In the entries below, find each line bearing the string "push" and copy it.

*** SUPPLIED DATA Section Begins ***

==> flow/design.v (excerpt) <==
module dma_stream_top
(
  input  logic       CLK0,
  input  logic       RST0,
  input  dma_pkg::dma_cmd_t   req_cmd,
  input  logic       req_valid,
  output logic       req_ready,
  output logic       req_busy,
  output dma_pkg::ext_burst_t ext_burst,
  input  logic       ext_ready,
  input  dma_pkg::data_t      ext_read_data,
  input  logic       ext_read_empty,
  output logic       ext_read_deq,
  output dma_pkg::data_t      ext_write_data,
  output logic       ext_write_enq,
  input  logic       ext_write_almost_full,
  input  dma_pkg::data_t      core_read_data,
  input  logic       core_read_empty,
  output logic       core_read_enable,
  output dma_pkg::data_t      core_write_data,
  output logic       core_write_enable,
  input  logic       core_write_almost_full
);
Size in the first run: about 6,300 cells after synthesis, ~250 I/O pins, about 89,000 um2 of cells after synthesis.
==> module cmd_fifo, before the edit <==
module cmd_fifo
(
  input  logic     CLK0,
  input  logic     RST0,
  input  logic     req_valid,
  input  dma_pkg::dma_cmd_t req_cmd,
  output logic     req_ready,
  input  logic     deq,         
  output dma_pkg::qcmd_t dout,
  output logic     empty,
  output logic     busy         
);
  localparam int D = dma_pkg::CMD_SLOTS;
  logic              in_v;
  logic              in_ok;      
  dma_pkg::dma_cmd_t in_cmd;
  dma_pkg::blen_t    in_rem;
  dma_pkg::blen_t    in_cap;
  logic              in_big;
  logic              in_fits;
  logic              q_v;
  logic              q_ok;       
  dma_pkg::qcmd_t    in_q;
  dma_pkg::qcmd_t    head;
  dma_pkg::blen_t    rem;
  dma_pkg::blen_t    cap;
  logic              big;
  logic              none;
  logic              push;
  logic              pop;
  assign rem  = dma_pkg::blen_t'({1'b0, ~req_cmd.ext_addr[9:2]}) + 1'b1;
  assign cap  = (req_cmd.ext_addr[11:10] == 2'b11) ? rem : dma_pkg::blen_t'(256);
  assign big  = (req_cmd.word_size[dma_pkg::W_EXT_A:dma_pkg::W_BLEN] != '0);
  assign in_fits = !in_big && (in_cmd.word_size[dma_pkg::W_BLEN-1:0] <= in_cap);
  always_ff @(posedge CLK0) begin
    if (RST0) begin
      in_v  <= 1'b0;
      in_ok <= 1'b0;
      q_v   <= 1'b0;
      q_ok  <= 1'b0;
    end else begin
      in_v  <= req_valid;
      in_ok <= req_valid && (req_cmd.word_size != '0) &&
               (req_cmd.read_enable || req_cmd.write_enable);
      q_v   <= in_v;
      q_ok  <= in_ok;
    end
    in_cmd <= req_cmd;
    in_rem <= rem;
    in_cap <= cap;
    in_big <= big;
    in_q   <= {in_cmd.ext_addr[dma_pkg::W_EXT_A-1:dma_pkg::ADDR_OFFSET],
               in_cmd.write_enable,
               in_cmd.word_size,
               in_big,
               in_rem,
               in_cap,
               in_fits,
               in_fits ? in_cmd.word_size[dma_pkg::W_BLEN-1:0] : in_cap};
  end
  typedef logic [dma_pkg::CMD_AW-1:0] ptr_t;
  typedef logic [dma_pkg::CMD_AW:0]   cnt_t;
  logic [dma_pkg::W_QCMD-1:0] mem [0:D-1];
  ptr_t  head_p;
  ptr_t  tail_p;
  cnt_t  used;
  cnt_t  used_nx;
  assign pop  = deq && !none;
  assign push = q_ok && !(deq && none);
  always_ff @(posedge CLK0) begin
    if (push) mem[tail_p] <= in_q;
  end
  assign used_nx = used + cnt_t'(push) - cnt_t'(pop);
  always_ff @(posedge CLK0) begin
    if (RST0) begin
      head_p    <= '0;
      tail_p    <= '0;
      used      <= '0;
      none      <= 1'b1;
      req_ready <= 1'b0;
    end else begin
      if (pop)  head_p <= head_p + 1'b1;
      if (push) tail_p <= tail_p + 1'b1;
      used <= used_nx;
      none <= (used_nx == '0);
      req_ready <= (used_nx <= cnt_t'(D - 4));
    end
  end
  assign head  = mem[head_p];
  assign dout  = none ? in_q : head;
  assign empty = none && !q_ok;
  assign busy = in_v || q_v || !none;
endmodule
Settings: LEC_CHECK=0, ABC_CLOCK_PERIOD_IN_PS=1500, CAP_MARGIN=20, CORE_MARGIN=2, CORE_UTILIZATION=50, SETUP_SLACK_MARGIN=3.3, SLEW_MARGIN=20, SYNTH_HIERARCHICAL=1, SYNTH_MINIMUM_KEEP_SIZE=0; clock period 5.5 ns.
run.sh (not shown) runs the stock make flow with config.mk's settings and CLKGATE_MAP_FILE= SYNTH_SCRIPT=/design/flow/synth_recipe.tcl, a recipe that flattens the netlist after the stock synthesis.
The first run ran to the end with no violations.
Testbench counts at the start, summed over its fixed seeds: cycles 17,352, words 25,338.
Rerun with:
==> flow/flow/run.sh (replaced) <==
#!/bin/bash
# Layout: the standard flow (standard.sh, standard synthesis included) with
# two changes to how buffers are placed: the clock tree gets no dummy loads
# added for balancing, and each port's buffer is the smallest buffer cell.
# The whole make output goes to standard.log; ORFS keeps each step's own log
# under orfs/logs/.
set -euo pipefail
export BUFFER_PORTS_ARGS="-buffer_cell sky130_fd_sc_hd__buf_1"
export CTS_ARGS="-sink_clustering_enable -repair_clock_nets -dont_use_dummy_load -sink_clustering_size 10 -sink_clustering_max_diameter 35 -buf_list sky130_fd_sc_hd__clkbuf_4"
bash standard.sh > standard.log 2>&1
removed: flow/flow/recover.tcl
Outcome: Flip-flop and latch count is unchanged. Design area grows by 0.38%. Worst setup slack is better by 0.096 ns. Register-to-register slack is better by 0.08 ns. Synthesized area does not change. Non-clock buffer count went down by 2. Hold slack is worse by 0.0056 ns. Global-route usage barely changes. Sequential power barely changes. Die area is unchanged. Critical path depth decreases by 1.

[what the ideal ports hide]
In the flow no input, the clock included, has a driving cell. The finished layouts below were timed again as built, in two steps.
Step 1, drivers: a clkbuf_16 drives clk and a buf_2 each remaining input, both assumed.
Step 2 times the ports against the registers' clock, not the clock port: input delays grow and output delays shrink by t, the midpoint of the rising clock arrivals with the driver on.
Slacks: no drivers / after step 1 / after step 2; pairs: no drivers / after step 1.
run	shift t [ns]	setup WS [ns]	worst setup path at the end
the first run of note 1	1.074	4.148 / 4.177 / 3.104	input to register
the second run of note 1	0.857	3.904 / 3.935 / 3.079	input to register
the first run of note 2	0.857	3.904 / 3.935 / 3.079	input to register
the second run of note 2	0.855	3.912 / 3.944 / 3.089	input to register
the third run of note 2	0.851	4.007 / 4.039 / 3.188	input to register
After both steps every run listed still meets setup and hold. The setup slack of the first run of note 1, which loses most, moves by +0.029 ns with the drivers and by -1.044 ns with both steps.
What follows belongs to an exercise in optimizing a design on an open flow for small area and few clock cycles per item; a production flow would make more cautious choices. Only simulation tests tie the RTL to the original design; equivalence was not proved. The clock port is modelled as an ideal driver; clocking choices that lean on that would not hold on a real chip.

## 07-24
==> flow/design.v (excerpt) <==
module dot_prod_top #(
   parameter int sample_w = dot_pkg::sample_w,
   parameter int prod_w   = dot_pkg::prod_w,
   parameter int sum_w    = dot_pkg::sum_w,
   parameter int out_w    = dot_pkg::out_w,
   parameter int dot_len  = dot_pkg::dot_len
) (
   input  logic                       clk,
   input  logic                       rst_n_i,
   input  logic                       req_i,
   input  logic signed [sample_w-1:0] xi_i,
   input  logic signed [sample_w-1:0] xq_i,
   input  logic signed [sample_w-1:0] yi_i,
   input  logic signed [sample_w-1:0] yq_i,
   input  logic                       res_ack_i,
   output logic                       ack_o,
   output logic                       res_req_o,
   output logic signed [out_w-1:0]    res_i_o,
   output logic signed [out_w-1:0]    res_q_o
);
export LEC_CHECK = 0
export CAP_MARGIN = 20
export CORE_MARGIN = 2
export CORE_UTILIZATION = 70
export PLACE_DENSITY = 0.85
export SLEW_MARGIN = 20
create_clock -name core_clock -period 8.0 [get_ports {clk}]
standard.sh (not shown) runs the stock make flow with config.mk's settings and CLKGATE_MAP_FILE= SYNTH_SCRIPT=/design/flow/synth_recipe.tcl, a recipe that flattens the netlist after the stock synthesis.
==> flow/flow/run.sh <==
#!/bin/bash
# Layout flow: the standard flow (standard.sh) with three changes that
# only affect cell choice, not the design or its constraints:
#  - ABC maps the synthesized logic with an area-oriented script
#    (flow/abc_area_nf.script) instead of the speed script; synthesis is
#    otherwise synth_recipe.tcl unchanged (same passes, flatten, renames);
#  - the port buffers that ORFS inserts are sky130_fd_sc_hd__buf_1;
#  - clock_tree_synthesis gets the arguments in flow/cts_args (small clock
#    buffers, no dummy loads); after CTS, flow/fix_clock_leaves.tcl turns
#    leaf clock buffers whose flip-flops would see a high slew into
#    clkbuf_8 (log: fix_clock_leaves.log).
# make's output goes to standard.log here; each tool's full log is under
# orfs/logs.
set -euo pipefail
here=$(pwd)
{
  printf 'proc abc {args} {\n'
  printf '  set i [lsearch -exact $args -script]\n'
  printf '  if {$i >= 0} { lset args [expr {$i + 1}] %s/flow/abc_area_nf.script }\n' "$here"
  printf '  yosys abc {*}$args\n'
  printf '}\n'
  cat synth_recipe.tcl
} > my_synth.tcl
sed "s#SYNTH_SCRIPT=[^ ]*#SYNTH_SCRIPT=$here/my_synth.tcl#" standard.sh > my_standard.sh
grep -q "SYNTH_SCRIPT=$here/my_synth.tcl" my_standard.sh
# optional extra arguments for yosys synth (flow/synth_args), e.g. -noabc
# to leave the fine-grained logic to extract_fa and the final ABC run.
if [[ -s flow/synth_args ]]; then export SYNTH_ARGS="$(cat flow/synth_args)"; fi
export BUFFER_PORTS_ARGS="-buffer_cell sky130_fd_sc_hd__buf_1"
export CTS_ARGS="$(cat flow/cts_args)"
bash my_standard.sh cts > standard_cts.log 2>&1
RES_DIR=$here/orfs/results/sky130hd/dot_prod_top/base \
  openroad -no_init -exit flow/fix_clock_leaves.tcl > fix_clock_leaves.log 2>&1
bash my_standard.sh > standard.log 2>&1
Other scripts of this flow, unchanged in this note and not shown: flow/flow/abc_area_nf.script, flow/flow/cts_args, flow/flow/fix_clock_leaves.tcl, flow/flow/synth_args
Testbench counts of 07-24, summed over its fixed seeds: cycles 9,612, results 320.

*** SUPPLIED DATA Section Ends ***

■ **SOLVED PROBLEM**
  logic              push;
  assign push = q_ok && !(deq && none);
    if (push) mem[tail_p] <= in_q;
  assign used_nx = used + cnt_t'(push) - cnt_t'(pop);
      if (push) tail_p <= tail_p + 1'b1;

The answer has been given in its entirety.